Now say we move this code to a multiprocessor/multicore machine, and the counting portion of the code is changed to run in 4, 8, 16, etc. parallel threads (using pthreads), counting separate portions of the array, then adding the private counts together at the end. Could this cause multiple separate occurrences of RAM-to-cache latency, making the parallel version run slower than the serial one?
Yes, memory speed and latency do dominate many algorithms and it is necessary to use the memory cache as efficiently as possible to speed these up.
Running in parallel can hurt your performance, but not usually. Figuring this out requires a lot of testing and tweaking.
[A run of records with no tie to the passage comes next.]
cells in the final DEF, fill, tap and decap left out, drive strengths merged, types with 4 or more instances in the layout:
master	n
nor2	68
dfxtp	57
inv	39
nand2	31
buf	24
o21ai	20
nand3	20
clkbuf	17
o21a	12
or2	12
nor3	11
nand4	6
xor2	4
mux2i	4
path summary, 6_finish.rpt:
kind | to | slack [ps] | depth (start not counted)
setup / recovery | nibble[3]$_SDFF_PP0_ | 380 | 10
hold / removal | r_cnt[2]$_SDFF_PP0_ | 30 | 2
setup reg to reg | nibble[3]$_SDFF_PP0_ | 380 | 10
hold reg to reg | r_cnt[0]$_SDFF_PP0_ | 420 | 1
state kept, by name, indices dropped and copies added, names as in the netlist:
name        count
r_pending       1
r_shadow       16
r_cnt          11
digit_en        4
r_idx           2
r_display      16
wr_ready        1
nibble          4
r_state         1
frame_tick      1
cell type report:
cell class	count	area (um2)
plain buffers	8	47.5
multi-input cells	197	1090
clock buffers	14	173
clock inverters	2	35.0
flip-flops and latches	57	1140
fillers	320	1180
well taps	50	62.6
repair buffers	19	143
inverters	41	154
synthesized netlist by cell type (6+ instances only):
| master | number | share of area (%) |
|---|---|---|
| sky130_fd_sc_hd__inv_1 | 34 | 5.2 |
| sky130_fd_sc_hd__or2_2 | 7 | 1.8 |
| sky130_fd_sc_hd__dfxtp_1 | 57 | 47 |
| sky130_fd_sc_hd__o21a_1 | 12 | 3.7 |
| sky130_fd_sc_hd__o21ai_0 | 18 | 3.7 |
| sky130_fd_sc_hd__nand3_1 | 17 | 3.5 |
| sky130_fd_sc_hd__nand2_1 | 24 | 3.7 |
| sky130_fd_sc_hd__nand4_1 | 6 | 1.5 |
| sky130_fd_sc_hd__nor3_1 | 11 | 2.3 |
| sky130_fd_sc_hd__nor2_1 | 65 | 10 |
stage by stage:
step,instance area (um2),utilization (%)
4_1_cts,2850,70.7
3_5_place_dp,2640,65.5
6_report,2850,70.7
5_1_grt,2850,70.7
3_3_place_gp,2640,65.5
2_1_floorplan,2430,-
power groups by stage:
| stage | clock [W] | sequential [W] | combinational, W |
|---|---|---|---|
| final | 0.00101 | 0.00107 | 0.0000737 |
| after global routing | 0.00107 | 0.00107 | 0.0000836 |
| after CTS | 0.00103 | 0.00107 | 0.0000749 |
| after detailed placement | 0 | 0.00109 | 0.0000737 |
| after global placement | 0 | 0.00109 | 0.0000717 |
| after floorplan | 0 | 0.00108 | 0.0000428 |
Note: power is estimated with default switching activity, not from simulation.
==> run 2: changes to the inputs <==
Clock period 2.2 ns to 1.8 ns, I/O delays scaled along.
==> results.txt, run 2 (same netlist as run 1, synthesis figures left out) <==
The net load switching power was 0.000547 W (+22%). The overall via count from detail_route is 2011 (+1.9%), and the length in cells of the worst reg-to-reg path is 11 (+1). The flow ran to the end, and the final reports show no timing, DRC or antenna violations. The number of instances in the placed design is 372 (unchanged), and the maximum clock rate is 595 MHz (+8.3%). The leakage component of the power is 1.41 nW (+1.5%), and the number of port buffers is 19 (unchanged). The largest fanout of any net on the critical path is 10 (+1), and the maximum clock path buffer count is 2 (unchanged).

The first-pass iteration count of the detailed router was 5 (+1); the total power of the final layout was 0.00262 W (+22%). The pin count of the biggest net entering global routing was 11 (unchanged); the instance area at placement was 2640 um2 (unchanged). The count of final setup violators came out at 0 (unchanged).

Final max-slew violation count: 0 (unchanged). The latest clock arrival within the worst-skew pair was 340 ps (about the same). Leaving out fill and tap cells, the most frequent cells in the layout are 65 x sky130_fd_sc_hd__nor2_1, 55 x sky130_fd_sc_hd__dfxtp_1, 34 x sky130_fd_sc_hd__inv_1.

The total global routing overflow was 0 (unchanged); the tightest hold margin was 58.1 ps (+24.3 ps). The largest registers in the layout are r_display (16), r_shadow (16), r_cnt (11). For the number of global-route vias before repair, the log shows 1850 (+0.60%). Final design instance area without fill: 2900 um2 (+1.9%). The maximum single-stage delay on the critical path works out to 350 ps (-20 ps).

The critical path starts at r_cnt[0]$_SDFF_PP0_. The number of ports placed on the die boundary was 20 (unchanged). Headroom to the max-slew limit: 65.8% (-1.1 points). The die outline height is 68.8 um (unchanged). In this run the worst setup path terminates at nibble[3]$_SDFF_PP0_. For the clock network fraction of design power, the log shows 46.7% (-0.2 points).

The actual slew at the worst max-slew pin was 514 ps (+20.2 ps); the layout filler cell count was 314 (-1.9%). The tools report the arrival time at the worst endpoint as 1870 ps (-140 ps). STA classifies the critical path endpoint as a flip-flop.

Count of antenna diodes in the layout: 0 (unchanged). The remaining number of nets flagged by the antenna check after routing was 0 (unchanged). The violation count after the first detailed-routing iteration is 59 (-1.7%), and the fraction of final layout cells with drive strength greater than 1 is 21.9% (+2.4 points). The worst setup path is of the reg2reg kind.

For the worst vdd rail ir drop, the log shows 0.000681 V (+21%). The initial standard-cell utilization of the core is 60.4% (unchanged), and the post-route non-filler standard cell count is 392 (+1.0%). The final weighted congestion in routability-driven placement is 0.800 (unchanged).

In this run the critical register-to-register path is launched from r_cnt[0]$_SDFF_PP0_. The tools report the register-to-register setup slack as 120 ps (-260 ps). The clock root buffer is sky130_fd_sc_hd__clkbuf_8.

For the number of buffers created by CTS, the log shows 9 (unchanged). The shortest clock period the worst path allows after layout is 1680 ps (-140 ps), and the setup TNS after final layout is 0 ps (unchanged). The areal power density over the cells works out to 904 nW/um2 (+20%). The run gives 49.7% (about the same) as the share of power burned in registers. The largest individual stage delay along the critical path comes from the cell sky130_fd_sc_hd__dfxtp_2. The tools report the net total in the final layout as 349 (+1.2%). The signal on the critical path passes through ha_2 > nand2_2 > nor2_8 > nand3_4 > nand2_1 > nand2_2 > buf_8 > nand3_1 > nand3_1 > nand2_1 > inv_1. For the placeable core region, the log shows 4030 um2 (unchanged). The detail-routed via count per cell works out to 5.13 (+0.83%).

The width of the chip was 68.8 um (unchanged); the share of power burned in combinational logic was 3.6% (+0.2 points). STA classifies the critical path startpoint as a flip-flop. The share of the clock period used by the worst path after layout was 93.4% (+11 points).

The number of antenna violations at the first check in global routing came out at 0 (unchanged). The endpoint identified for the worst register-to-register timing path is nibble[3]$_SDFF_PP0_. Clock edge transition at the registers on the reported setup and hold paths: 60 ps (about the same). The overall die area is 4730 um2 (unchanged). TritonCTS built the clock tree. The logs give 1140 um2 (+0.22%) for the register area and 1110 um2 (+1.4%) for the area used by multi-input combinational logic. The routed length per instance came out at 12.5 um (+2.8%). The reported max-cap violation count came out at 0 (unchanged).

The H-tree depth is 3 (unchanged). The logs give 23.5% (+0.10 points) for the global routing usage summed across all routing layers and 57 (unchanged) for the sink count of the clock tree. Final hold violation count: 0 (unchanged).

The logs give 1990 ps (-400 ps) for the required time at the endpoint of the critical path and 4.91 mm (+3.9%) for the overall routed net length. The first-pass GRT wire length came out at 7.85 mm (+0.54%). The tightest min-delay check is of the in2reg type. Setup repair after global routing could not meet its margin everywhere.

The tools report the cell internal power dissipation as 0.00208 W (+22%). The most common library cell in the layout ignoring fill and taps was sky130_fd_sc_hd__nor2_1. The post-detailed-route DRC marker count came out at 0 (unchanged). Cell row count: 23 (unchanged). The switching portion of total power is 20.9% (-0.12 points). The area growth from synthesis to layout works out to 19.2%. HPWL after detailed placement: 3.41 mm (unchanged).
For example, take a quad core chip connected to one bank of RAM. If the algorithm requires maximum speed memory reads and the computation is always faster than the RAM speed, running in parallel will not gain anything and will probably slow things down.
But if you have a dual socket system, each CPU will have its own RAM and the algorithm will speed up.
Or, the system might upgrade from 1 bank of RAM to 4 and switch from a single channel to quad-channel RAM configuration. At that point, RAM speed might exceed the computation speed and the quad core will see benefit from running more threads.
In my opinion, running a thread per core will usually benefit you and will take advantage of system upgrades. Running a single thread may avoid a small amount of synchronization overhead, but will always limit the program in the future.